In the paper What Do Cross-country Surveys Tell Us about Social Capital?, Tannenbaum et al. use the Wallet Return Dataset as a direct measure of civic honesty to investigate two types of indirect social capital measures. First, they provide an analysis of lost wallet reporting rates and their correlation to survey measures of social capital, showing the quantitative extent to which survey measures contain legitimate information about social capital. Second, they show that lost wallet reporting rates may be used as effective predictors of “Economic and Institutional Performance”, confirming social capital’s economic explanatory value.

I became curious of how educational assessment data would relate to these findings. The Programme for International Student Assessment (PISA) contains data on national educational program effectiveness, measured on 15-year-olds and is a standard dataset for comparing education outcomes between countries. Surprisingly, PISA scores (averaged across reading, math, and science for each country) were very strongly correlated with lost wallet reporting rates. This concerned the two aims of the Tannenbaum paper:

  1. PISA scores correlated with survey measures of social capital in largely the same manner as lost wallet reporting rates.

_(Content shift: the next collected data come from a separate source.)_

`config.mk`:
```
export PLATFORM = sky130hd
export DESIGN_NAME = imem_arbiter_flat
export DESIGN_NICKNAME = d
export VERILOG_FILES = /design/src/rtl/imem_arbiter_if.sv /design/src/rtl/imem_arbiter.sv /design/src/flat_wrapper.sv
export SDC_FILE = /design/constraint.sdc
export NUM_CORES = 1
export LEC_CHECK = 0
export BUFFER_PORTS_ARGS = -buffer_cell sky130_fd_sc_hd__buf_2
export CORE_ASPECT_RATIO = 2
export CORE_MARGIN = 10
export CORE_UTILIZATION = 47
export DETAILED_ROUTE_END_ITERATION = 6
export HOLD_SLACK_MARGIN = 0.1
export PLACE_DENSITY = 0.86
export SLEW_MARGIN = 20
export SYNTH_ARGS = -nofsm -noshare
export SYNTH_HDL_FRONTEND = slang
export SYNTH_SLANG_ARGS = --single-unit
```
`constraint.sdc`:
```
create_clock -name clk_i -period 4.64 [get_ports clk_i]
set_input_delay 0.464 -clock clk_i [delete_from_list [all_inputs] [get_ports clk_i]]
set_output_delay 0.464 -clock clk_i [all_outputs]
set_load 0.005 [all_outputs]
```
$ cat src/flat_wrapper.sv
// flat-port wrapper written by rule: the top's interface ports become plain ports
module fp_align_pipe_flat import fp_align_pkg::*;
#(
  parameter int EXP_W = FP_EXP_W,
  parameter int MAN_W = FP_MAN_W
)
  (clk, rst_n, bus_in_valid, bus_in_exp_a, bus_in_exp_b, bus_in_man_a, bus_in_man_b, bus_out_ready, bus_in_ready, bus_out_valid, bus_out_exp, bus_out_swap, bus_out_man_big, bus_out_man_small, bus_out_shamt, bus_out_sat);
  fp_align_pipe_if #(.EXP_W(EXP_W), .MAN_W(MAN_W)) bus_i ();
  input logic clk;
  input logic rst_n;
  input wire logic [$bits(bus_i.in_valid)-1:0] bus_in_valid;
  input wire logic [$bits(bus_i.in_exp_a)-1:0] bus_in_exp_a;
  input wire logic [$bits(bus_i.in_exp_b)-1:0] bus_in_exp_b;
  input wire logic [$bits(bus_i.in_man_a)-1:0] bus_in_man_a;
  input wire logic [$bits(bus_i.in_man_b)-1:0] bus_in_man_b;
  input wire logic [$bits(bus_i.out_ready)-1:0] bus_out_ready;
  output wire logic [$bits(bus_i.in_ready)-1:0] bus_in_ready;
  output wire logic [$bits(bus_i.out_valid)-1:0] bus_out_valid;
  output wire logic [$bits(bus_i.out_exp)-1:0] bus_out_exp;
  output wire logic [$bits(bus_i.out_swap)-1:0] bus_out_swap;
  output wire logic [$bits(bus_i.out_man_big)-1:0] bus_out_man_big;
  output wire logic [$bits(bus_i.out_man_small)-1:0] bus_out_man_small;
  output wire logic [$bits(bus_i.out_shamt)-1:0] bus_out_shamt;
  output wire logic [$bits(bus_i.out_sat)-1:0] bus_out_sat;
  assign bus_i.in_valid = bus_in_valid;
  assign bus_i.in_exp_a = bus_in_exp_a;
  assign bus_i.in_exp_b = bus_in_exp_b;
  assign bus_i.in_man_a = bus_in_man_a;
  assign bus_i.in_man_b = bus_in_man_b;
  assign bus_i.out_ready = bus_out_ready;
  assign bus_in_ready = bus_i.in_ready;
  assign bus_out_valid = bus_i.out_valid;
  assign bus_out_exp = bus_i.out_exp;
  assign bus_out_swap = bus_i.out_swap;
  assign bus_out_man_big = bus_i.out_man_big;
  assign bus_out_man_small = bus_i.out_man_small;
  assign bus_out_shamt = bus_i.out_shamt;
  assign bus_out_sat = bus_i.out_sat;
  fp_align_pipe #(.EXP_W(EXP_W), .MAN_W(MAN_W)) u_core (.clk(clk), .rst_n(rst_n), .bus(bus_i));
endmodule
[config.mk]
export PLATFORM = sky130hd
export DESIGN_NAME = digct_stim_seq
export DESIGN_NICKNAME = d
export VERILOG_FILES = /design/src/rtl/digct_stim_seq.sv
export SDC_FILE = /design/constraint.sdc
export NUM_CORES = 1
export LEC_CHECK = 0
export CAP_MARGIN = 30
export CORE_MARGIN = 2
export CORE_UTILIZATION = 41
export CTS_BUF_LIST = sky130_fd_sc_hd__clkbuf_4
export CTS_CLUSTER_SIZE = 24
export DETAILED_ROUTE_END_ITERATION = 10
export PLACE_DENSITY = 0.64
export SYNTH_ARGS = -nofsm -noshare
export SYNTH_HDL_FRONTEND = slang
export SYNTH_SLANG_ARGS = --single-unit
[constraint.sdc]
create_clock -name CLK -period 2.7 [get_ports CLK]
set_clock_uncertainty 0.2 [all_clocks]
set_input_delay 0.54 -clock CLK [delete_from_list [all_inputs] [get_ports CLK]]
set_output_delay 0.54 -clock CLK [all_outputs]
set_load 0.03 [all_outputs]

  2. Lost wallet reporting rates proved to be as strong a predictor of PISA scores as any of the other measures of “Economic and Institutional Performance”.

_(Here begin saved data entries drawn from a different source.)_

[src/rtl/sin_poly_seq.sv]
// sin(x) on [0, pi/2] via LUT + order-2 Horner, one shared 25x17 multiplier; SIN_POLY_SEQ_ROUND_EN selects round-to-nearest shifts.
// Latency: accept at edge N, out_valid seen by the consumer at edge N+4; throughput one result per 4 cycles.
// Backpressure: result held in DONE until out_ready; a new angle is taken in the same cycle the result leaves.
module sin_poly_seq (
    input  logic               clk,
    input  logic               rst_n,
    input  logic               in_valid,
    output logic               in_ready,
    input  logic [15:0]        in_x,
    output logic               out_valid,
    input  logic               out_ready,
    output logic signed [28:0] out_y,
    output logic               out_range_err,
    output logic [11:0]        lut_x_msb,
    input  logic signed [28:0] lut_c0,
    input  logic signed [24:0] lut_c1,
    input  logic signed [16:0] lut_c2,
    input  logic [13:0]        lut_a
);

    typedef enum logic [2:0] {
        S_IDLE = 3'd0,
        S_LOOK = 3'd1,
        S_MUL1 = 3'd2,
        S_MUL2 = 3'd3,
        S_DONE = 3'd4
    } state_t;

`ifdef SIN_POLY_SEQ_ROUND_EN
    localparam logic signed [41:0] RND6  = 42'sd32;
    localparam logic signed [41:0] RND11 = 42'sd1024;
`else
    localparam logic signed [41:0] RND6  = 42'sd0;
    localparam logic signed [41:0] RND11 = 42'sd0;
`endif

    state_t              state_q, state_d;
    logic                accept;
    logic [15:0]         x_q;
    logic signed [28:0]  c0_q;
    logic signed [24:0]  c1_q;
    logic signed [16:0]  c2_q;
    logic signed [16:0]  t_q, t_d;
    logic                err_q, err_d;
    logic signed [24:0]  acc_q, acc_d;
    logic signed [28:0]  y_q, y_d;

    logic signed [24:0]  mul_a;
    logic signed [16:0]  mul_b;
    logic signed [41:0]  prod;
    logic signed [41:0]  sh6, sh11;
    logic [17:0]         t_diff;
    logic [25:0]         acc_sum;
    logic [28:0]         y_sum;
    logic                unused_bits;

    always_ff @(posedge clk or negedge rst_n) begin
        if (!rst_n) begin
            state_q <= S_IDLE;
        end else begin
            state_q <= state_d;
        end
    end

    always_comb begin
        state_d = state_q;
        case (state_q)
            S_IDLE:  if (accept) state_d = S_LOOK;
            S_LOOK:  state_d = S_MUL1;
            S_MUL1:  state_d = S_MUL2;
            S_MUL2:  state_d = S_DONE;
            S_DONE:  if (out_ready) state_d = in_valid ? S_LOOK : S_IDLE;
            default: state_d = S_IDLE;
        endcase
    end

    always_comb begin
        in_ready  = (state_q == S_IDLE) | ((state_q == S_DONE) & out_ready);
        out_valid = (state_q == S_DONE);
        mul_a     = acc_q;
        if (state_q == S_MUL1) begin
            mul_a = {{8{c2_q[16]}}, c2_q};
        end
    end

    assign accept = in_valid & in_ready;
    assign mul_b  = t_q;

    // The single multiplier: c2*t in MUL1, acc*t in MUL2.
    assign prod = $signed({{17{mul_a[24]}}, mul_a}) * $signed({{25{mul_b[16]}}, mul_b});
    assign sh6  = (prod + RND6) >>> 6;
    assign sh11 = (prod + RND11) >>> 11;

    // Segment start a is Q.11; shifting by 3 aligns it to the Q2.14 angle.
    assign t_diff  = {2'b00, x_q} - {1'b0, lut_a, 3'b000};
    assign t_d     = $signed(t_diff[16:0]);
    assign err_d   = (x_q[15:4] > 12'd1608);
    assign acc_sum = {c1_q[24], c1_q} + sh6[25:0];
    assign acc_d   = $signed(acc_sum[24:0]);
    assign y_sum   = c0_q + sh11[28:0];
    assign y_d     = err_q ? 29'sh400_0000 : $signed(y_sum);

    assign unused_bits = ^{t_diff[17], sh6[41:26], sh11[41:29], acc_sum[25]};

    always_ff @(posedge clk or negedge rst_n) begin
        if (!rst_n) begin
            x_q   <= '0;
            c0_q  <= '0;
            c1_q  <= '0;
            c2_q  <= '0;
            t_q   <= '0;
            err_q <= 1'b0;
            acc_q <= '0;
            y_q   <= '0;
        end else begin
            if (accept) begin
                x_q <= in_x;
            end
            if (state_q == S_LOOK) begin
                c0_q  <= lut_c0;
                c1_q  <= lut_c1;
                c2_q  <= lut_c2;
                t_q   <= t_d;
                err_q <= err_d;
            end
            if (state_q == S_MUL1) begin
                acc_q <= acc_d;
            end
            if (state_q == S_MUL2) begin
                y_q <= y_d;
            end
        end
    end

    assign out_y         = y_q;
    assign out_range_err = err_q;
    assign lut_x_msb     = x_q[15:4];

endmodule

[config.mk]
export PLATFORM = sky130hd
export DESIGN_NAME = sin_poly_seq
export DESIGN_NICKNAME = d
export VERILOG_FILES = /design/src/rtl/sin_poly_seq.sv
export SDC_FILE = /design/constraint.sdc
export NUM_CORES = 2
export LEC_CHECK = 0
export CAP_MARGIN = 20
export CELL_PAD_IN_SITES_DETAIL_PLACEMENT = 1
export CELL_PAD_IN_SITES_GLOBAL_PLACEMENT = 1
export CORE_MARGIN = 2
export CORE_UTILIZATION = 43
export CTS_CLUSTER_SIZE = 28
export DETAILED_ROUTE_END_ITERATION = 6
export PLACE_DENSITY = 0.81
export SYNTH_ARGS = -nofsm -noshare
export SYNTH_HDL_FRONTEND = slang
export SYNTH_SLANG_ARGS = --single-unit
[constraint.sdc]
create_clock -name clk -period 8.96 [get_ports clk]
set_input_delay 0.896 -clock clk [delete_from_list [all_inputs] [get_ports clk]]
set_output_delay 0.896 -clock clk [all_outputs]
set_load 0.05 [all_outputs]
# [After elaboration in Yosys (flattened, before gate mapping)]
# Cells that the tools add are included.
[word_totals] ff_bits=162 input_bits=105 out_inout_bits=44 wordCells=31
[classes] addsub=3 mul=1 n_lt_le_gt_ge=1 eq_ne=6 muxes=6 n_bitwise=3 n_reduce_logical=2
[op_table] operator="multiplier 25 x 17 -> 40 bit" n=1
[op_table] operator="adder 29 bit" n=1
[op_table] operator="2-to-1 mux 29 bit" n=1
[op_table] operator="adder 25 bit" n=1
[op_table] operator="2-to-1 mux 25 bit" n=1
[op_table] operator="subtractor 16 x 17 -> 17 bit" n=1
[op_table] operator="one-hot mux 3 bit (5 select lines)" n=1
[op_table] operator="greater-than comparator 12 x 11 -> 1 bit (second input constant)" n=1
[op_table] operator="equality test 3 x 2 -> 1 bit (second input constant)" n=2
[op_table] operator="2-to-1 mux 3 bit" n=2
[op_table] operator="equality test 3 x 1 -> 1 bit (second input constant)" n=1
[op_table] operator="equality test 3 bit (second input constant)" n=1
[op_table] operator="logical NOT 3 bit" n=1
[op_table] operator="AND 1 bit" n=2
[op_table] operator="!= test 2 x 1 -> 1 bit (second input constant)" n=1
[op_table] operator="!= test 2 bit (second input constant)" n=1
[op_table] operator="AND reduction 2 bit" n=1
[op_table] operator="2-to-1 mux 1 bit" n=1
[op_table] operator="OR 1 bit" n=1

# [Longest topological paths before layout]
[depth] word_depth=6 ltp_mapped=40 depth_no_buf=37

# [Worst setup path after synthesis]
# OpenSTA, ideal clock, no wires.
[synth_path] kind="flip-flop to flip-flop" startpoint="reg state_q[1]" endpoint="reg acc_q[24]" setup_ns=0.131 arrival_ns=8.414 required_time_ns=8.829 setup_slack_ns=0.415 stages_incl_launch_ff=37 path_buffers=4 synth_period_minus_slack_ns=8.545 cell_sequence="dfrtp_1 -> buf_4 -> or3b_4 -> clkbuf_1 -> clkbuf_1 -> nand2_1 -> nand2_1 -> clkbuf_1 -> nand2_1 -> fa_1 -> fa_1 -> fa_1 -> fa_1 -> inv_1 -> fa_1 -> inv_1 -> fa_1 -> inv_1 -> ha_1 -> a21oi_1 -> o21ai_0 -> a21oi_1 -> o21ai_0 -> a21oi_1 -> nor2b_1 -> o31a_1 -> ha_1 -> nand2_1 -> o21ai_0 -> o41a_1 -> a211oi_1 -> o21bai_1 -> a2111oi_2 -> nor3_1 -> a211oi_1 -> xnor2_1 -> o21ai_1"
[synth_via] elab_chain_len=4
[synth_lines] item="from (decl)" line_no="37" rtl="state_t state_q, state_d;"
[synth_lines] item="from (signal assigned)" line_no="61" rtl="state_q <= state_d;"
[synth_lines] item="equality test 3 x 2 -> 1 bit (*)" line_no="81, 126"
[synth_lines] item="2-to-1 mux 25 bit" line_no="81" rtl="if (state_q == S_MUL1) begin"
[synth_lines] item="multiplier 25 x 17 -> 40 bit" line_no="90" rtl="assign prod = $signed({{17{mul_a[24]}}, mul_a}) * $signed({{25{mul_b[16]}}, mul_b});"
[synth_lines] item="adder 25 bit" line_no="98" rtl="assign acc_sum = {c1_q[24], c1_q} + sh6[25:0];"
[synth_lines] item="to (signal assigned)" line_no="113" rtl="acc_q <= '0;"
[synth_lines] item="to (signal assigned)" line_no="127" rtl="acc_q <= acc_d;"
[synth_lines] item="to (decl)" line_no="45" rtl="logic signed [24:0] acc_q, acc_d;"
# Every way passes the cells marked *; elsewhere a longest branch is shown, timed or not.
# A chain may end at the register's enable or synchronous reset.

# [Final worst setup path]
[layout_path] startpoint="reg state_q[0]" endpoint="reg y_q[28] (netlist: out_y[28])"
[layout_via] elab_chain_len=5 elab_cells_between_ends=6 cone_classes="add/sub: 1; mul: 1; eq/ne: 2; mux: 2"
[layout_lines] item="equality test 3 x 2 -> 1 bit" line_no="81"
[layout_lines] item="2-to-1 mux 25 bit" line_no="81"
[layout_lines] item="multiplier 25 x 17 -> 40 bit" line_no="90"
[layout_lines] item="adder 29 bit" line_no="100" rtl="assign y_sum = c0_q + sh11[28:0];"
[layout_lines] item="2-to-1 mux 29 bit" line_no="101" rtl="assign y_d = err_q ? 29'sh400_0000 : $signed(y_sum);"
[layout_lines] item="to (signal assigned)" line_no="130" rtl="y_q <= y_d;"
[layout_lines] item="to (decl)" line_no="46" rtl="logic signed [28:0] y_q, y_d;"
# Parallel ways exist; a longest one is shown, timed or not.

==> results.cfg <==
[timing]
finalSetupTns_ns = 0
skew_ns = 0.0168
timing.final.max_slew_violations = 0
worst_pin_slew_ns = 1.14
rsz0062_at_grt = yes
period_minus_slack_ns = 8.84
slew_headroom_pct = 23.9
fin_crit_sh_pct = 98.7
setup_viol = 0
max_clock_freq_mhz = 113
finalHoldViolations = 0

[clocking]
htree_levels = 4
cts-hold-fix-buffers = 0
clock_insertion_delay_worst_skew_ns = 0.45
root_buffer = clkbuf_16
clock-sinks = 162
numCtsBuffers = 17
clkTransAtPathRegs_ns = 0.08
cts_tree = yes
clk_path_buf_depth = 2

[worst_setup_path]
crit_path_start_kind = register
worstSetupPathType = register to register
cp.arrival_ns = 9.19
worstSetupStartpoint = state_q[0]
worst-path-max-fanout = 16
worstSetupEndpointType = register
worst_path_max_delay_cell = fa_1
r2r_start = state_q[0]
slowest_delay_ns = 0.57
critPathRequiredTime_ns = 9.31
path_common_cell = fa_1

[floorplanning]
row_count = 85
core_mm2 = 0.0540
die_y_um = 238
die_x_um = 238
die_area_mm2 = 0.0568
pin_count = 149
start_util_pct = 43.7

[synth]
ys_ff_latch = 162
synth_edf_count = 0
yosys.area_share.simple_pct = 17.3
yosysTopAreaCellShare_pct = 34.3
yosys-mux-area-fraction_pct = 0.827
yosys.area_share.xor_xnor_pct = 3.75
ys_async_sr_fraction_pct = 100
synth_cells = 2654
synth_top_family_by_area = adder cells
synthFlopType = dfrtp_1
synth_adder_area_share_pct = 42.7
synthDistinctLibCells = 68
synth_compound_area_share_pct = 8.35
yosys_warnings = 0
synth_top_cell_by_area = fa_1
syn_area_mm2 = 0.0236
syn_nets = 3322
syn_area_per_cell_um2 = 8.89
yosysSeqAreaShare_pct = 17.2
synth_area_leaders = fa_1 (34%), dfrtp_1 (17%), nand2_1 (8.9%)

[flow_run]
cap_viol_max_count = 0

[global_route]
grt_usage_pct = 27.2
grt_pass1_wl_um = 120000
grt_antenna_before_repair = 1
grt_pass1_vias = 22200
grt_max_degree = 99
grt.overflow.total = 0

[detailed_routing]
routed_wl_um = 75300
vias_per_cell = 5.38
routedWlPerCell_um = 21.3
drtIter0Drc = 1062
drc = 0
first_pass_iters = 5
vias = 19000
drtAntennaViolNets = 0

[hold_path]
hold_path_class = register to register
hp-start = c2_q[13]

[placement]
hpwlAfterDp_um = 61300
portBuffers = 148
gp_congestion = 0.892
dp.cells = 3481

[status]
status = finished, final reports clean

[layout]
nets = 3494
fin_cells = 3535
drive_gt1_share_pct = 9.26
n_antenna_cell = 0
area_growth_pct = 16.2
## flip-flops by register name (all words and copies together) (netlist names)
| signal | flops |
|---|---|
| c1_q | 25 |
| state_q | 3 |
| c2_q | 17 |
| out_y | 29 |
| x_q | 16 |
| acc_q | 25 |
| out_range_err | 1 |
| c0_q | 29 |
| mul_b | 17 |
## what timing repair did
item                       4_1_cts  5_1_grt
pin swaps                        2       33
gates cloned                     1        2
setup endpoints to repair       12       23
resized for setup               18       88
setup buffers                    1       18
## path summary, 6_finish.rpt
path                            slack (ns)          to  depth (start not counted)
worst min-delay path                  0.49    c2_q[13]                          2
worst min register to register        0.49    c2_q[13]                          2
worst max-delay path                  0.12   out_y[28]                         35
min in group asynchronous             0.53   out_y[10]                          1
max in group asynchronous             6.86  state_q[1]                          2
worst max register to register        0.12   out_y[28]                         35
## cell usage in the layout (no fill, tap or decap), types with 5 or more instances in the layout
master,synthesis,layout
a211oi_1,8,5
a21boi_0,5,5
a21o_1,19,19
a21oi_1,78,61
a21oi_2,0,17
a22o_1,17,17
a31oi_1,7,7
and2_1,183,182
buf_4,13,111
buf_6,1,5
clkbuf_16,0,17
clkdlybuf4s50_1,0,147
dfrtp_1,162,159
fa_1,404,402
ha_1,159,149
ha_4,0,6
inv_1,491,491
inv_6,0,6
mux2_2,16,16
nand2_1,557,532
nand2_2,0,16
nand2_4,0,9
nand2b_1,9,9
nand3_1,18,18
nand4_1,10,10
nor2_1,66,66
nor2b_1,22,21
nor3_1,18,15
o2111ai_1,5,5
o211ai_1,10,10
o21a_1,11,11
o21ai_0,82,75
o21ai_1,2,6
o21bai_1,10,9
o31ai_1,11,11
or3_1,8,8
xnor2_1,67,64
xor2_1,34,31
## stage by stage
stage / area [um2] / setup WS (ns) / hold WS (ns) / utilization (%)
finish: 27400 / 0.119 / 0.489 / 50.7
detailed placement: 26200 / -0.145 / 0.469 / 48.5
global route: 27400 / -0.196 / 0.517 / 50.7
global placement: 26200 / 0.112 / 0.456 / 48.5
CTS: 26900 / 0.00729 / 0.489 / 49.7
floorplan: 23600 / 0.415 / 0.433 / -
## critical path: cells and delay by family (launching register included)
kind	cells	cell delay, ns
fa+ha+maj	8	3.74
compound gates	11	1.87
simple gates	10	1.86
buf+inv	4	0.51
flops	1	0.47
xor+xnor	2	0.27
## per-layer routing
metal / global-route usage [%] / part of all wire, % / up-vias
li1: - / - / 8428
met1: 34.1 / 41 / 9916
met2: 48.6 / 52 / 503
met3: 3.55 / 4.5 / 161
met4: 8.31 / 3.2 / 2
met5: 0 / 0.016 / -
## logic make-up (layout without fill, tap and decap cells)
family / Yosys count / in the layout
multiplexers: 17 / 17
AND/OR/NAND/NOR: 905 / 907
buffers and inverters: 606 / 789
adder cells (fa/ha/maj): 563 / 563
flip-flops: 162 / 162
XOR/XNOR: 101 / 101
AO/OA/AOI/OAI: 300 / 300
## area by class of cell
class / instances / area, um2
fillers: 6220 / 26600
multi-input cells: 1888 / 17600
flip-flops and latches: 162 / 4060
repair buffers: 265 / 2390
inverters: 492 / 1850
well taps: 696 / 871
clock buffers: 18 / 439
clock inverters: 14 / 166
## Yosys cell counts (11+ instances only)
library cell	count
o21a_1	11
fa_1	404
nand2_1	557
buf_4	13
a21oi_1	78
nor2b_1	22
xor2_1	34
o21ai_0	82
and2_1	183
a22o_1	17
mux2_2	16
xnor2_1	67
a21o_1	19
o31ai_1	11
clkbuf_1	91
ha_1	159
nor3_1	18
nand3_1	18
inv_1	491
nor2_1	66
dfrtp_1	162
Power is left out: the tool's default activity adds up to more than one toggle a clock period on the data nets, which glitch-free logic cannot reach.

Also, for kicks, I tried to see if I could predict whether a wallet would be returned or not using machine learning techniques. Accuracy around 0.7 was reached which what one would expect given that most of the data was at the country-level. There likely isn’t enough personal information to increase accuracy much further.

Preliminary Inspection of PISA Data#

Wallet reporting rates (proportion of ‘100’ responses) were calculated per country and joined with the PISA data.

Hide code cell source
import pandas as pd
import plotly.express as px
import plotly.io as pio

pio.templates.default = "plotly_white"
pio.renderers.default = "sphinx_gallery"

import statsmodels.api as sm

# Import Tannenbaum dataa
df = pd.read_csv(
    "../data/tannenbaum_data.csv",
)

# Import PISA data
pisa = pd.read_csv("../data/pisa_data.csv")
pisa = pisa.loc[pisa['year'] == 2015]
pisa = pisa.groupby('country')['pisa_score'].mean().reset_index()

df = df.merge(pisa, how="left", on="country")
wallet_pisa = df.groupby(["country"])[["response", "pisa_score"]].mean()

# Calculate sample size
sample_size = wallet_pisa[["response", "pisa_score"]].reset_index().dropna().shape[0]

# Scatter plot
fig_scatter_pisa_wallet = px.scatter(
    wallet_pisa.reset_index(),
    x="response",
    y="pisa_score",
    hover_data=["country"],
    title="PISA 2015 Average Score vs. Wallet Return Rate by Country",
    subtitle=f"r={wallet_pisa.corr().iloc[0,1]:.3f}" + ", N=" + str(sample_size),
    trendline="ols",
)
fig_scatter_pisa_wallet.update_xaxes(showline=True, mirror=True, linecolor="darkgray")
fig_scatter_pisa_wallet.update_yaxes(showline=True, mirror=True, linecolor="darkgray")

fig_scatter_pisa_wallet.show()

There’s obviously a strong correlation between PISA scores and wallet reporting rates (r = 0.799). This is greater than the correlation with any other “Economic and Institutional Performance” measure as seen later in a correlation matrix plot. This suggests a close link between societal honesty (as measured by wallet returns) and educational outcomes.

Since PISA scores and lost wallet return rates are so closely correlated, it isn’t surprising that we’ll see that they relate similarly with other variables in the next section.

Missing Countries from PISA Study#

Caution

The PISA data used in this report is from 2015 but similar results are found using the 2018 PISA data. It should be noted that the PISA study is missing data for some important countries that are included in the Wallet Return Dataset (China, India, Ghana, Kenya, and South Africa). The 2015 PISA results do include measures for Chinese cities, however, China proves to be an extreme outlier with very high education scores and very low lost wallet reporting rate. Tannenbaum’s paper also noted China as a special case. East Asian countries are generally underrepresented in the wallet dataset and the three other East Asian countries included (Malaysia, Thailand, Indonesia) are very different from China, both culturally, economically, and governmentally.